» Task objective:
Report all lines from the entries below in which "opcode" appears.

(Extracted records)
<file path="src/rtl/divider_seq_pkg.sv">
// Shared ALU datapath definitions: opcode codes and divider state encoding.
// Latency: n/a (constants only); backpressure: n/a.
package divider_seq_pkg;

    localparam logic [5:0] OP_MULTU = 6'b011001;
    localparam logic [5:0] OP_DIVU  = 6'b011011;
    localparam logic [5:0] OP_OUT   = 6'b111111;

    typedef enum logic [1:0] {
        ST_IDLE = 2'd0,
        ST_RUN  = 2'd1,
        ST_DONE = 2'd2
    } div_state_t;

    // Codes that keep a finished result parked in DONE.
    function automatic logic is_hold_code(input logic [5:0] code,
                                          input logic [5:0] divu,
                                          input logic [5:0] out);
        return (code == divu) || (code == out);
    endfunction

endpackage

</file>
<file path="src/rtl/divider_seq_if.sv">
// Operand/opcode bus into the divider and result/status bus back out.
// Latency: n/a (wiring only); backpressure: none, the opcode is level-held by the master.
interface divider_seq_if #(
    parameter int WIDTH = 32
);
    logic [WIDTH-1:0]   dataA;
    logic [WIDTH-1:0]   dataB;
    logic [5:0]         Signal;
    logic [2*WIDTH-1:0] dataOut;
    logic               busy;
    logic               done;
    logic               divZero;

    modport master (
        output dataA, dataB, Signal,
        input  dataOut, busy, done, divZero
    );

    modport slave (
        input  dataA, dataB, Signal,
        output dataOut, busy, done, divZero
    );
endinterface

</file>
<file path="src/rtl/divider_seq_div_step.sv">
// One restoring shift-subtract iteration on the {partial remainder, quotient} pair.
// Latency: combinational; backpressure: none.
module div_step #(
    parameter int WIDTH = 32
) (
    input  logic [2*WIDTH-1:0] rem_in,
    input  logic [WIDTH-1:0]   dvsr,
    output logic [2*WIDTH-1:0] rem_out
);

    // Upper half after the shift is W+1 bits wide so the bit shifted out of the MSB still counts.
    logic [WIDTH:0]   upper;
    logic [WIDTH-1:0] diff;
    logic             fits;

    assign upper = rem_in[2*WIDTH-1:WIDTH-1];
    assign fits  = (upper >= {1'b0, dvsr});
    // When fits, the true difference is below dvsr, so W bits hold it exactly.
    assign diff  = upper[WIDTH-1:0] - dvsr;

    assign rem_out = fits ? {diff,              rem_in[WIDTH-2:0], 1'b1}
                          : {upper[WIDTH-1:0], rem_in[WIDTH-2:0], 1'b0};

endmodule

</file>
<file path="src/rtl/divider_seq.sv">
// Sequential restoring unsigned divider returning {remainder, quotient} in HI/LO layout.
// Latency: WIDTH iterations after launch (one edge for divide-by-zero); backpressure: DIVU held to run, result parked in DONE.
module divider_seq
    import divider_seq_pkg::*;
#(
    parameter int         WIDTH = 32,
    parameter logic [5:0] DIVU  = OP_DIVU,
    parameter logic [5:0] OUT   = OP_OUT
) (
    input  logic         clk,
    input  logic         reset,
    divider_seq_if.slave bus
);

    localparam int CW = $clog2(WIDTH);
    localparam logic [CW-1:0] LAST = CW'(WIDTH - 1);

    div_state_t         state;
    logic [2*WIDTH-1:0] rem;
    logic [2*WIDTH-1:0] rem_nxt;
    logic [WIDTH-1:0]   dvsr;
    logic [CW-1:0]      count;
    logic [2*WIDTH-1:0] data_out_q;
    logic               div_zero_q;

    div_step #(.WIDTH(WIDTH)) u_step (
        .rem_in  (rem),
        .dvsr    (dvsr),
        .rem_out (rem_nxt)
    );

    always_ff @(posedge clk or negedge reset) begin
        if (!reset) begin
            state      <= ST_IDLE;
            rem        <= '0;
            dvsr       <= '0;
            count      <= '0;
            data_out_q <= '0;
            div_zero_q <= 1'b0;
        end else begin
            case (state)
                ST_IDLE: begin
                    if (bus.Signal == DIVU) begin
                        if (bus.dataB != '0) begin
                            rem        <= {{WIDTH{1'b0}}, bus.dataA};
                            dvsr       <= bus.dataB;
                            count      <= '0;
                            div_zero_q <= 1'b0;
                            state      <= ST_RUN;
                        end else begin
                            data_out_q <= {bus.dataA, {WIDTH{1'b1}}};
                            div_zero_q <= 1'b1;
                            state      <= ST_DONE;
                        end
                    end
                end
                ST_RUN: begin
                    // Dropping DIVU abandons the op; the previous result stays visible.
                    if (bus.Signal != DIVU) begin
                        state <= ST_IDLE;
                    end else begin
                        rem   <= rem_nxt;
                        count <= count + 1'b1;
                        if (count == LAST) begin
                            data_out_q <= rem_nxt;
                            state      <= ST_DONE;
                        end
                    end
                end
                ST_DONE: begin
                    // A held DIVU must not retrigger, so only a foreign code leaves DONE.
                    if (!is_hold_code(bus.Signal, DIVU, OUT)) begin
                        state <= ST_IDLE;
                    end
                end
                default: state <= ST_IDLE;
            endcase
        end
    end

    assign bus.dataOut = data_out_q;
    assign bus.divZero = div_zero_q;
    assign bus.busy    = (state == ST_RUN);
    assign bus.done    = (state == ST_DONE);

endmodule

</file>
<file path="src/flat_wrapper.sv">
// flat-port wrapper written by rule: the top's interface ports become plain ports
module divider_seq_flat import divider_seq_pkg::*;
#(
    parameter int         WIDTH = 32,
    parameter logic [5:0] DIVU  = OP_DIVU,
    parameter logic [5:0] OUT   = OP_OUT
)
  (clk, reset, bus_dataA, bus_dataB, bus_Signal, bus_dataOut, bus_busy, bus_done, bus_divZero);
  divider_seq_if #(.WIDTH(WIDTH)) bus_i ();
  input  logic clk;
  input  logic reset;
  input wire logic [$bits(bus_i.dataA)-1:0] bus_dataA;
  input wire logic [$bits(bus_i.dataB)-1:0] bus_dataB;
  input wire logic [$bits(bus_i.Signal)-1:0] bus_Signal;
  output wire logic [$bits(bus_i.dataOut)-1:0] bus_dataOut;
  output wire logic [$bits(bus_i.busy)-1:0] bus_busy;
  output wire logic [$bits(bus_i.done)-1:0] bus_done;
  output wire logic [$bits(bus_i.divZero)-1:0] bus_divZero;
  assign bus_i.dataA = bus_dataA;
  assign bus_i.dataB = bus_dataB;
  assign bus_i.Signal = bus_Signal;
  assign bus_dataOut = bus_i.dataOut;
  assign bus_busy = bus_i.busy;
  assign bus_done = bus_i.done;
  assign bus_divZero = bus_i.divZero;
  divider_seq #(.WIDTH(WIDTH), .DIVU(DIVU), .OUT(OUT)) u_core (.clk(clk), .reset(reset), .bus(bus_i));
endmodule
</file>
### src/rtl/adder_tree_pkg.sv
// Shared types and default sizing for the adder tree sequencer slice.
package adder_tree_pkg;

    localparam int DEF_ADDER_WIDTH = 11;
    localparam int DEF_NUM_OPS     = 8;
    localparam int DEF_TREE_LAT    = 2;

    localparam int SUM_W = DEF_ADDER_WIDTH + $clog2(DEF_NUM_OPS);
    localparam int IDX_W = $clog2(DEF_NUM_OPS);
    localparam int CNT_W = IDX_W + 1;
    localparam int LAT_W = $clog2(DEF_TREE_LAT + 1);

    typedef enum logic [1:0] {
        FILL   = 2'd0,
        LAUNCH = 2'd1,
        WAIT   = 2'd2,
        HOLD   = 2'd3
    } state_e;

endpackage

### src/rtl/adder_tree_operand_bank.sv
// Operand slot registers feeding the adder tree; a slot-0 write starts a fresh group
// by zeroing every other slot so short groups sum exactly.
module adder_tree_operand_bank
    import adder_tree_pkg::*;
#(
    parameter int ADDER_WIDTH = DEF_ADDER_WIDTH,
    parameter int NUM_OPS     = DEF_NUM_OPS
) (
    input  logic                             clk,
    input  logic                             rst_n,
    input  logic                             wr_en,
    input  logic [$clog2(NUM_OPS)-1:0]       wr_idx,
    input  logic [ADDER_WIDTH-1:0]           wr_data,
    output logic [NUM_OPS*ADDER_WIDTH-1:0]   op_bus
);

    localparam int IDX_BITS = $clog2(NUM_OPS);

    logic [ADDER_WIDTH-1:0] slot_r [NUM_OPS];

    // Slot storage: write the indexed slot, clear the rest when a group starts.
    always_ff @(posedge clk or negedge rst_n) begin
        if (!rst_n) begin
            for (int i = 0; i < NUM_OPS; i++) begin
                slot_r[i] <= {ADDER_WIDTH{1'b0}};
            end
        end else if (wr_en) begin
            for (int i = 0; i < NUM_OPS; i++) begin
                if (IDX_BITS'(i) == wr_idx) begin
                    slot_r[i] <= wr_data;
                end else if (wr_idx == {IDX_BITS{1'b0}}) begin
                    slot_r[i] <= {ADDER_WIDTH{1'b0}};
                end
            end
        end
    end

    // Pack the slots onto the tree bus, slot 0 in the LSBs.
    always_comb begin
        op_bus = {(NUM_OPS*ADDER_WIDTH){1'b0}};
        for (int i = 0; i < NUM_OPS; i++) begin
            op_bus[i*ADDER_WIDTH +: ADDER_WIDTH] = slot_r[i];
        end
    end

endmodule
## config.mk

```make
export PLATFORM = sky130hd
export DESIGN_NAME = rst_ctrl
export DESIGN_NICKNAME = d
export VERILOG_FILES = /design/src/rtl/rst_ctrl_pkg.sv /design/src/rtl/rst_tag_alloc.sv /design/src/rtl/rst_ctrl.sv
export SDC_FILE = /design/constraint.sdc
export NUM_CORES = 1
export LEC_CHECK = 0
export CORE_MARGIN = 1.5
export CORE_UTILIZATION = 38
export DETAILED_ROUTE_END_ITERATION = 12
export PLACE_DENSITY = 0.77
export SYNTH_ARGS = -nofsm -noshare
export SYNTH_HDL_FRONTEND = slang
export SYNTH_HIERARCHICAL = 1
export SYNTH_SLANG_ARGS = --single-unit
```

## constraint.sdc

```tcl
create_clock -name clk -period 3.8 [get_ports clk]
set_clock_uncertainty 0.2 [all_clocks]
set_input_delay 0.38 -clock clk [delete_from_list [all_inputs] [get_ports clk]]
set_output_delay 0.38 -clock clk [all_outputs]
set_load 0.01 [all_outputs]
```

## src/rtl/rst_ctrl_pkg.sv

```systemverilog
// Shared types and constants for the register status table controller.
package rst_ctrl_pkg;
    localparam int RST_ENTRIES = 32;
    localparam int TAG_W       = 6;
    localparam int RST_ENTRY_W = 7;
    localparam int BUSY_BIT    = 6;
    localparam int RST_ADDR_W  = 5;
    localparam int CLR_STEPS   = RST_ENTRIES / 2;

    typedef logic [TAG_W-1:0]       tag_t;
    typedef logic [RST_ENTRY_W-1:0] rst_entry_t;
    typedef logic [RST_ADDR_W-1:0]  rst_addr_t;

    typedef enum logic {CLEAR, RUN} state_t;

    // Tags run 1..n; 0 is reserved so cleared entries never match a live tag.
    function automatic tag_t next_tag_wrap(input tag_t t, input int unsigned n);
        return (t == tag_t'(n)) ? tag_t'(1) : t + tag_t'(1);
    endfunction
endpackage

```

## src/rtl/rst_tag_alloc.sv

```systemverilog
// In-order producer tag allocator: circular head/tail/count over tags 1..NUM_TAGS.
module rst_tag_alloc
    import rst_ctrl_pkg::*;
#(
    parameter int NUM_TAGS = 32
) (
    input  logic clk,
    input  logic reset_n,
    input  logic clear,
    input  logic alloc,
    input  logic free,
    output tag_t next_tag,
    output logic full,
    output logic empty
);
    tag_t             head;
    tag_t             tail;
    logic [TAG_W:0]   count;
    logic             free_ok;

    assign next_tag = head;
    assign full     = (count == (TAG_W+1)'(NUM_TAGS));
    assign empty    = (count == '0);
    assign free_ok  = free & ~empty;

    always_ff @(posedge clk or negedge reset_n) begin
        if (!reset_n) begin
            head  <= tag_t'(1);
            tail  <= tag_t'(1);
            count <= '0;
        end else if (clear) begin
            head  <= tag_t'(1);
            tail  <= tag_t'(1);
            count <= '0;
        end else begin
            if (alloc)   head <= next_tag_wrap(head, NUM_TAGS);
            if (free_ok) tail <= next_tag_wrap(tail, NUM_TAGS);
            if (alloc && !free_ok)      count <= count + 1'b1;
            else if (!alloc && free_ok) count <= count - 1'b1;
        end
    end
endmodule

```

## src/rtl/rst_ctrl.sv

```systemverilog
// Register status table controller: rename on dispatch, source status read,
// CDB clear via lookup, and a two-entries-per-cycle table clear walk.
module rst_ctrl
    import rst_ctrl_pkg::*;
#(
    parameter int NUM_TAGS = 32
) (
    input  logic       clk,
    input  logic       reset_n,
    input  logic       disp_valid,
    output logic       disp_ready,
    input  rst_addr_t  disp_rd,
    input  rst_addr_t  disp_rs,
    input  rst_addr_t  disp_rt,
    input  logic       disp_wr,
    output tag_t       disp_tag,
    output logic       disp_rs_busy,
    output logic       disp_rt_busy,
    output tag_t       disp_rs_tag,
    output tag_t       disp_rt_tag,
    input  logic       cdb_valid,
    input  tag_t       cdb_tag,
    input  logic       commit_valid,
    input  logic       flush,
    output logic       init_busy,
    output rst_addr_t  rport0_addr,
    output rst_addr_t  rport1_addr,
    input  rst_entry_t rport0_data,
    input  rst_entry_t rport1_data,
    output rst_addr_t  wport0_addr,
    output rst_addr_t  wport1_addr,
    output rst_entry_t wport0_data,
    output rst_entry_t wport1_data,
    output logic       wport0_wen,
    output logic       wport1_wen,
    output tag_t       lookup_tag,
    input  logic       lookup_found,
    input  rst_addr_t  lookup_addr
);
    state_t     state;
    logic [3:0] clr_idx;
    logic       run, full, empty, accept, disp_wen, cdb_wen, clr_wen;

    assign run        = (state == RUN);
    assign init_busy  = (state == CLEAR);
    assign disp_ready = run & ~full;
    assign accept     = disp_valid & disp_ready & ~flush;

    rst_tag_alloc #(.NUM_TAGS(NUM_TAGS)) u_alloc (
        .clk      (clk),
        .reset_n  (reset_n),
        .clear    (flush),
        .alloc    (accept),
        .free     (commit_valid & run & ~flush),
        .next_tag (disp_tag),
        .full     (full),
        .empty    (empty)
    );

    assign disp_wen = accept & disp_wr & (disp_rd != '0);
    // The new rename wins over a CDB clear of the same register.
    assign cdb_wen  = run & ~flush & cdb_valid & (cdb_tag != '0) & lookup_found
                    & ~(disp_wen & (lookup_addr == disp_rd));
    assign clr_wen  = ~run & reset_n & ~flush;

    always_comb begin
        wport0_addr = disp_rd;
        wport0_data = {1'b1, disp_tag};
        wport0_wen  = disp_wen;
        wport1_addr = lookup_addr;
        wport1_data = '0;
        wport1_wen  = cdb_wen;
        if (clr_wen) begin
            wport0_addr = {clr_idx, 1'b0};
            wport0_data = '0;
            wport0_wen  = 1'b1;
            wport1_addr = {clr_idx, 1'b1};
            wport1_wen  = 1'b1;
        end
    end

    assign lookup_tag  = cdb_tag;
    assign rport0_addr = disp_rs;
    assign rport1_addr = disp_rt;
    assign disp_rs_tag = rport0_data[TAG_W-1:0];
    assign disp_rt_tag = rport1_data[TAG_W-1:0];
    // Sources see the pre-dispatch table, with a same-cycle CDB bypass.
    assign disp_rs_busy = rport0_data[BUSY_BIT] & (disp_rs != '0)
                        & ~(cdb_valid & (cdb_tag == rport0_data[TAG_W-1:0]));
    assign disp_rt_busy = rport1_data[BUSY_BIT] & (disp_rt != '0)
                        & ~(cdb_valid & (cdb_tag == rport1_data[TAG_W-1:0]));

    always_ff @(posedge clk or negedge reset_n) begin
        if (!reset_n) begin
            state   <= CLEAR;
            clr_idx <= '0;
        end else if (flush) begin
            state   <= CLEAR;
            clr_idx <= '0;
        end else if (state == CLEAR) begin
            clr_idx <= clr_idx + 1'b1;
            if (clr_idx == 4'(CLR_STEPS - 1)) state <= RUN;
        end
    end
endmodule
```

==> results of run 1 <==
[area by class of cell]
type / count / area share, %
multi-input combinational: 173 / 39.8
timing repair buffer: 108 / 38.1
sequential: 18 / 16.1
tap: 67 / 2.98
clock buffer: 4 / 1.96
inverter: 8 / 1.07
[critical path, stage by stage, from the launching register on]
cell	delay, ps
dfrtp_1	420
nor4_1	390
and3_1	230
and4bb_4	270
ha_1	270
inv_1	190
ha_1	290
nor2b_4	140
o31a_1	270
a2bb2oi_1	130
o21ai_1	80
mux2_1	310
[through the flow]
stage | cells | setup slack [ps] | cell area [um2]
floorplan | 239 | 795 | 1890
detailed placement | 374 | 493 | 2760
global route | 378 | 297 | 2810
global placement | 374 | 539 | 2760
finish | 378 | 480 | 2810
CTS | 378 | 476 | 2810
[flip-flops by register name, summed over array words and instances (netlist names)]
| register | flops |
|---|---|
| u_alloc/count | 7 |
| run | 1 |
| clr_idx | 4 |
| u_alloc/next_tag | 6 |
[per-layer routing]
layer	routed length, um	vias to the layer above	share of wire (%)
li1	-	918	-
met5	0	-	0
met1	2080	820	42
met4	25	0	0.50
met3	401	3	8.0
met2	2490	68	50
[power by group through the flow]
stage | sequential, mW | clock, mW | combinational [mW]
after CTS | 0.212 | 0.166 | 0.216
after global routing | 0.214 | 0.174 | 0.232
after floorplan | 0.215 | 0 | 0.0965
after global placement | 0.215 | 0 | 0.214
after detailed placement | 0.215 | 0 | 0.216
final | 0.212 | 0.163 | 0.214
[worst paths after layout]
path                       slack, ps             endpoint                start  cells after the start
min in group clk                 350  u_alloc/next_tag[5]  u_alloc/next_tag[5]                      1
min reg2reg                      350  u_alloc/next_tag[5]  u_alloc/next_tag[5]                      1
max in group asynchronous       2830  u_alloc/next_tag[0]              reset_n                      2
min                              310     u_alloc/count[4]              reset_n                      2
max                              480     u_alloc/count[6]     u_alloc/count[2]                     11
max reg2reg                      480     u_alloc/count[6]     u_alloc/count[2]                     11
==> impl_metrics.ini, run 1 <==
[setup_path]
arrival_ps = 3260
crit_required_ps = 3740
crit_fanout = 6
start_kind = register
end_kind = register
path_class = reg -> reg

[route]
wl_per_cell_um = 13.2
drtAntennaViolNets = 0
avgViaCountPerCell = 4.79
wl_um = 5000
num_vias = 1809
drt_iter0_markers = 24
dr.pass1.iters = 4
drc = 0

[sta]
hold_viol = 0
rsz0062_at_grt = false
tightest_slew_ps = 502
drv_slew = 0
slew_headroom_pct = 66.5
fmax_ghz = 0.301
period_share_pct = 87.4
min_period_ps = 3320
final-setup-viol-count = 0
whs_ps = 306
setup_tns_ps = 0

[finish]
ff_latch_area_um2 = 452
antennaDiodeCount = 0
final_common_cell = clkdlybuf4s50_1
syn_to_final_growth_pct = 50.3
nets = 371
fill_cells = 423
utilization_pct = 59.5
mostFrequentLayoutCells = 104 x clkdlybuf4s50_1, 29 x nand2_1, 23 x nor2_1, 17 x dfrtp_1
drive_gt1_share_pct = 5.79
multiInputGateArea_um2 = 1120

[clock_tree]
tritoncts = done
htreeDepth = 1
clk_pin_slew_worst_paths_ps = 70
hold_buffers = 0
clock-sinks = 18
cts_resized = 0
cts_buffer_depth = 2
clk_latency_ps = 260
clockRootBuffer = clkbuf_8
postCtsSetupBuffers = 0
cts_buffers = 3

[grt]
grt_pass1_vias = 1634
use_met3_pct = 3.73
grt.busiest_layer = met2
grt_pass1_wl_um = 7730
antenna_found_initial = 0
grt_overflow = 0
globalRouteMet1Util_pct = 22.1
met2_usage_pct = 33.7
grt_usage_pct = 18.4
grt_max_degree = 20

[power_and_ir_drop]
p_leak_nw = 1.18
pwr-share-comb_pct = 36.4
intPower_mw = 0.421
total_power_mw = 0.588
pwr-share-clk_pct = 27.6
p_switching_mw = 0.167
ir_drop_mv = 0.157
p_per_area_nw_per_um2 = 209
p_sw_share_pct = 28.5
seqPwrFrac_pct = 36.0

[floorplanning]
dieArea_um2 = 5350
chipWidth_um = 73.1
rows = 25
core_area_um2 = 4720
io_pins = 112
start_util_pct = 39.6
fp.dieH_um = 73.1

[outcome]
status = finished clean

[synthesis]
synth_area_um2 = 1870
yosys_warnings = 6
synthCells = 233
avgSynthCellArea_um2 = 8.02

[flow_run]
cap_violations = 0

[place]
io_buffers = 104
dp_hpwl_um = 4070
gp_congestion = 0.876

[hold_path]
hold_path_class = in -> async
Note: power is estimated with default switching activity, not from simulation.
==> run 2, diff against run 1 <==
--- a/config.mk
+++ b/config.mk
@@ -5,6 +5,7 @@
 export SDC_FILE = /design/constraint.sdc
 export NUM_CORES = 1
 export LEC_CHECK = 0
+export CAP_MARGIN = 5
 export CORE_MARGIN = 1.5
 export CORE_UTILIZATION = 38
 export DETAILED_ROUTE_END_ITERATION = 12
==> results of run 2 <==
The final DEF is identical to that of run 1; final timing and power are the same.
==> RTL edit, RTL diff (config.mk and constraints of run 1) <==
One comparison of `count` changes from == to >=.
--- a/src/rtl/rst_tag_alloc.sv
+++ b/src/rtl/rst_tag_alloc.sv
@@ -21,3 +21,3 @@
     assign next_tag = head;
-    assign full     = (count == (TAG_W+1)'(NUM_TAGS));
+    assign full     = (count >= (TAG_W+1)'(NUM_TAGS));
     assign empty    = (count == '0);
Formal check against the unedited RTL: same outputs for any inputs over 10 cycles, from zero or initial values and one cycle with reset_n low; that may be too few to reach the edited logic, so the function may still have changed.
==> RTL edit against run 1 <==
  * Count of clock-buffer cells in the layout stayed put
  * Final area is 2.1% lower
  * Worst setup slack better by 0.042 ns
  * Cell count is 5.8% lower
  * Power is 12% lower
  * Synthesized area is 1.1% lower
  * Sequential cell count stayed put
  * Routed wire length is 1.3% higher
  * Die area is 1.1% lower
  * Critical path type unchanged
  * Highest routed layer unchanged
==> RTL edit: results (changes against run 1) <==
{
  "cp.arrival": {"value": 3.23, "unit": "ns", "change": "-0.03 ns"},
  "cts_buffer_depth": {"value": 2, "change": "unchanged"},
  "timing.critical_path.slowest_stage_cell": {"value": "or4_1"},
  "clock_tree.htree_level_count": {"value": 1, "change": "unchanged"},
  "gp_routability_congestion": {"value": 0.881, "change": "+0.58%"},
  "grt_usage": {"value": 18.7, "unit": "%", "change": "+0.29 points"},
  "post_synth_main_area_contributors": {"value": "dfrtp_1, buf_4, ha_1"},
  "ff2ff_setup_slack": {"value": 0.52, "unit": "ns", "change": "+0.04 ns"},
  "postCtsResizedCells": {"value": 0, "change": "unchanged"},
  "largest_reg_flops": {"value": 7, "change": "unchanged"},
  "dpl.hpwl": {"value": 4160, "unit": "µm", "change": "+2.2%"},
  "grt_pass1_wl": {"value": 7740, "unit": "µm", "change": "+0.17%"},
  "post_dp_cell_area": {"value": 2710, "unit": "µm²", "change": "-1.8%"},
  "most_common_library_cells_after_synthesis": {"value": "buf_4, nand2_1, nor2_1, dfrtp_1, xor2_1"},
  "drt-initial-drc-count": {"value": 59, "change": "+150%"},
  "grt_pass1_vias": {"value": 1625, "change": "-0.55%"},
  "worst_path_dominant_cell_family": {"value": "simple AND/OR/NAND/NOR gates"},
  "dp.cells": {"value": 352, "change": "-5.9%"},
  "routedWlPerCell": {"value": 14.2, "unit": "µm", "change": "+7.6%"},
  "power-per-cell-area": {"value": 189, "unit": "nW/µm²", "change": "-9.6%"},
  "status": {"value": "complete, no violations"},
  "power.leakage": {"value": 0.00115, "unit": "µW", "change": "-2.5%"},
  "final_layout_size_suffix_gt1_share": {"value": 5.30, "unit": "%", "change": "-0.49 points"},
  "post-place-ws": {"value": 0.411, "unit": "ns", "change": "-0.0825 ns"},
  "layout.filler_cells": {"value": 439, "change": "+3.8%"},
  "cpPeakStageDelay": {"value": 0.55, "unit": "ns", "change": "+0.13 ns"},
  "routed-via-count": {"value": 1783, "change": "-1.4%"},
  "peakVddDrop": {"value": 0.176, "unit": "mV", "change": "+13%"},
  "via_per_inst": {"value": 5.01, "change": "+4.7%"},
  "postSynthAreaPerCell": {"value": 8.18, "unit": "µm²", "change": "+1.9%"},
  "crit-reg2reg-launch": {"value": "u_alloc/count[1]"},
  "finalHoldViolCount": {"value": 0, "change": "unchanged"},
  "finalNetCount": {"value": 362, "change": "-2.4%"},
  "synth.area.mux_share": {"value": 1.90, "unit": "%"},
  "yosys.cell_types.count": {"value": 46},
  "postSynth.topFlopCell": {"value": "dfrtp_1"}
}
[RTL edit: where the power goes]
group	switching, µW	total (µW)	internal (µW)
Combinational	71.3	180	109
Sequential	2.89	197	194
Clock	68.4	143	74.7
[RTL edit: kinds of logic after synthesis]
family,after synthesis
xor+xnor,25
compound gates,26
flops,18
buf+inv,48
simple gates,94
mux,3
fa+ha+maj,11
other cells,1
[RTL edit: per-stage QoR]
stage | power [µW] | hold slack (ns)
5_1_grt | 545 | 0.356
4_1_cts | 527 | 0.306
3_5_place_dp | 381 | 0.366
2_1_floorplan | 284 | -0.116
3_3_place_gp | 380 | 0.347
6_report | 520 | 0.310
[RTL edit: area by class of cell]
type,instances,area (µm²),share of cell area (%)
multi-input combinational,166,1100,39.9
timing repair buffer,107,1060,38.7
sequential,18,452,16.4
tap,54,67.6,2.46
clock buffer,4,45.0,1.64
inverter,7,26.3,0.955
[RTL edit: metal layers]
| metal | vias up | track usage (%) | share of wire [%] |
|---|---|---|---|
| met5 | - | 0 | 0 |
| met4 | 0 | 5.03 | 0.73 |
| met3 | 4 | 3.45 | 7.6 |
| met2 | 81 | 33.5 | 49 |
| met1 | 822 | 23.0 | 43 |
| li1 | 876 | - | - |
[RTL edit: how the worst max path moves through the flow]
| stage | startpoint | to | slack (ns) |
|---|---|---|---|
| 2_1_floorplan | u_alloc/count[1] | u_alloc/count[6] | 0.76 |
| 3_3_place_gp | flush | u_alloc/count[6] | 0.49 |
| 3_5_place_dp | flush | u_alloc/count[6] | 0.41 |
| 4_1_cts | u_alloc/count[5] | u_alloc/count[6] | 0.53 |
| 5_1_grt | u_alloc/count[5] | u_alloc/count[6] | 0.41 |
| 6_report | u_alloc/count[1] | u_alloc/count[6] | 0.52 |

» Response area:
// Shared ALU datapath definitions: opcode codes and divider state encoding.
// Operand/opcode bus into the divider and result/status bus back out.
// Latency: n/a (wiring only); backpressure: none, the opcode is level-held by the master.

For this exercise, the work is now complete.